━━ Data for review ━━
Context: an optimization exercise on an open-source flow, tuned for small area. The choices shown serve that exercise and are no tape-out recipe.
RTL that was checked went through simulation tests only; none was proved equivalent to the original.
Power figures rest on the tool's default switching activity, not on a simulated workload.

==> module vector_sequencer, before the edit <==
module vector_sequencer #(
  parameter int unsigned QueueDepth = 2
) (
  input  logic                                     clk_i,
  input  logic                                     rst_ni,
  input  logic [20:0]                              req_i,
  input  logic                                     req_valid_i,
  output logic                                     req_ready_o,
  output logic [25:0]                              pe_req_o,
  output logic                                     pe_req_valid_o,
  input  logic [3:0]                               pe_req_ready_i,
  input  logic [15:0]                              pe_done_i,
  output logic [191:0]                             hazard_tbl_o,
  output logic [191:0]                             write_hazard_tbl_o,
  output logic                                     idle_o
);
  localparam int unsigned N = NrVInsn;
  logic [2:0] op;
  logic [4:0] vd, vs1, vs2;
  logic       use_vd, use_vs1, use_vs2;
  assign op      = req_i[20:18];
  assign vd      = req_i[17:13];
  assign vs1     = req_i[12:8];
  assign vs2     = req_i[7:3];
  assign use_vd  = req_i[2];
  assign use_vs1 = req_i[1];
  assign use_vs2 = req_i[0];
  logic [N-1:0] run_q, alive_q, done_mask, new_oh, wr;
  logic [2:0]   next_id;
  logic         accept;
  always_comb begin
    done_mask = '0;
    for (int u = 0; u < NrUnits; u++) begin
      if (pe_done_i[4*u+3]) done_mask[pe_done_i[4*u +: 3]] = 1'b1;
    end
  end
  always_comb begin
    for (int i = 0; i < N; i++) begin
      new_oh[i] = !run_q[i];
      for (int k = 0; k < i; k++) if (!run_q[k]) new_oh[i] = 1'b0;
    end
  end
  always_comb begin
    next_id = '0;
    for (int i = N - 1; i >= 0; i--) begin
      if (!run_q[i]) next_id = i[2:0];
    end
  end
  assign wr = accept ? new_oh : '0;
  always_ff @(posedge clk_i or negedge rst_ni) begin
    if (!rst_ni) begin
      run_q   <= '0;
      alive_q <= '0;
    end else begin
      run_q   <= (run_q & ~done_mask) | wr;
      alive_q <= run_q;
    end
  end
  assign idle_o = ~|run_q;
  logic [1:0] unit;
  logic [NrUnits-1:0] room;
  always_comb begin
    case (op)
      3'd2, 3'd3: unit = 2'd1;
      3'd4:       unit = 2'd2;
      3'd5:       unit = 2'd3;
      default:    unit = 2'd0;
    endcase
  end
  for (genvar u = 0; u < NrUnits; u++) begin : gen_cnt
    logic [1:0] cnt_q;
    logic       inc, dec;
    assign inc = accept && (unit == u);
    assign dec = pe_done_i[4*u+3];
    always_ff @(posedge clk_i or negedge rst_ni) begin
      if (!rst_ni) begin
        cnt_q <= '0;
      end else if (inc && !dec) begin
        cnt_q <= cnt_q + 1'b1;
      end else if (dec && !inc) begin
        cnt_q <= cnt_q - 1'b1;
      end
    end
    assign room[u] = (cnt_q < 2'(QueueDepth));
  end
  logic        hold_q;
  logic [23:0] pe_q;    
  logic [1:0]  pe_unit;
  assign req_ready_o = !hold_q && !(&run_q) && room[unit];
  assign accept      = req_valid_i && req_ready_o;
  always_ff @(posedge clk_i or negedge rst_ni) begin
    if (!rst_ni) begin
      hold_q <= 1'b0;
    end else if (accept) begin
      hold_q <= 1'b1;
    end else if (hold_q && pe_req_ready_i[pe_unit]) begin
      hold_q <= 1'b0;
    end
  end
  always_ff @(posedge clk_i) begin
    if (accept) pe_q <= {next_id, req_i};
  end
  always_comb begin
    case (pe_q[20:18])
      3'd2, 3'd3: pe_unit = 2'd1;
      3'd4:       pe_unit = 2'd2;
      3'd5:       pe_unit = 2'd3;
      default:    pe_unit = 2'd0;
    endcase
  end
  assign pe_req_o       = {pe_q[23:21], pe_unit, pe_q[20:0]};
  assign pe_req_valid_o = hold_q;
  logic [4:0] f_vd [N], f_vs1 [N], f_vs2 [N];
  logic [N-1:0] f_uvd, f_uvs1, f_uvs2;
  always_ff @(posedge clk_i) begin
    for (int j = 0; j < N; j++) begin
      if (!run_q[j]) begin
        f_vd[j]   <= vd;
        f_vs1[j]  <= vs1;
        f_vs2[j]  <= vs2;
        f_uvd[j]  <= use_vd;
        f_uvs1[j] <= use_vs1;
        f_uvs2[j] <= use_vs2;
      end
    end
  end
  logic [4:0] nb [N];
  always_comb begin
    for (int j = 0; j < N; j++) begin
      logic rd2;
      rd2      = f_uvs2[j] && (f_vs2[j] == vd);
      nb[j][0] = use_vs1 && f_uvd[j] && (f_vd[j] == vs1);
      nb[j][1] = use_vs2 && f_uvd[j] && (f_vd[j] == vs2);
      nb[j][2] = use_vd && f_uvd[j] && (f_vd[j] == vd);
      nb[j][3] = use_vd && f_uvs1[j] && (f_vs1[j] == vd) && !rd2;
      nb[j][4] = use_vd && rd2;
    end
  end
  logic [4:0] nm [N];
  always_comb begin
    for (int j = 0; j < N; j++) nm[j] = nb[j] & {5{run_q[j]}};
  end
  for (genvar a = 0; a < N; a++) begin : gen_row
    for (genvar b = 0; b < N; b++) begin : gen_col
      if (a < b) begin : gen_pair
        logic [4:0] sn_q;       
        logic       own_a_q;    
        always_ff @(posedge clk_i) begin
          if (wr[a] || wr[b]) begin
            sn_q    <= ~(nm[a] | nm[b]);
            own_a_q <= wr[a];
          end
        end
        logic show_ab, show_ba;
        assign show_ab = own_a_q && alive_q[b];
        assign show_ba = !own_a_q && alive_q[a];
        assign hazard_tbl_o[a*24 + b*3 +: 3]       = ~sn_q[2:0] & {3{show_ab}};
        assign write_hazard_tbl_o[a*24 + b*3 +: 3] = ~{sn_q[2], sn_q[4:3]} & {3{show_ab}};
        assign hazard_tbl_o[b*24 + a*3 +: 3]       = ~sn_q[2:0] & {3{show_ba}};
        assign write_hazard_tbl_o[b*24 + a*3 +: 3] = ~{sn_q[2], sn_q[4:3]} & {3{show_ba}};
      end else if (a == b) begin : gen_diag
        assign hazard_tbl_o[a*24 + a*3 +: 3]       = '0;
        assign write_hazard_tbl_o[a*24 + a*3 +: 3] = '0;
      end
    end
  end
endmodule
━━━
* **What is expected**
Search the entries for the string "NrUnits" and collect each line that has it.

* **Solved exercise**
    for (int u = 0; u < NrUnits; u++) begin
  logic [NrUnits-1:0] room;
  for (genvar u = 0; u < NrUnits; u++) begin : gen_cnt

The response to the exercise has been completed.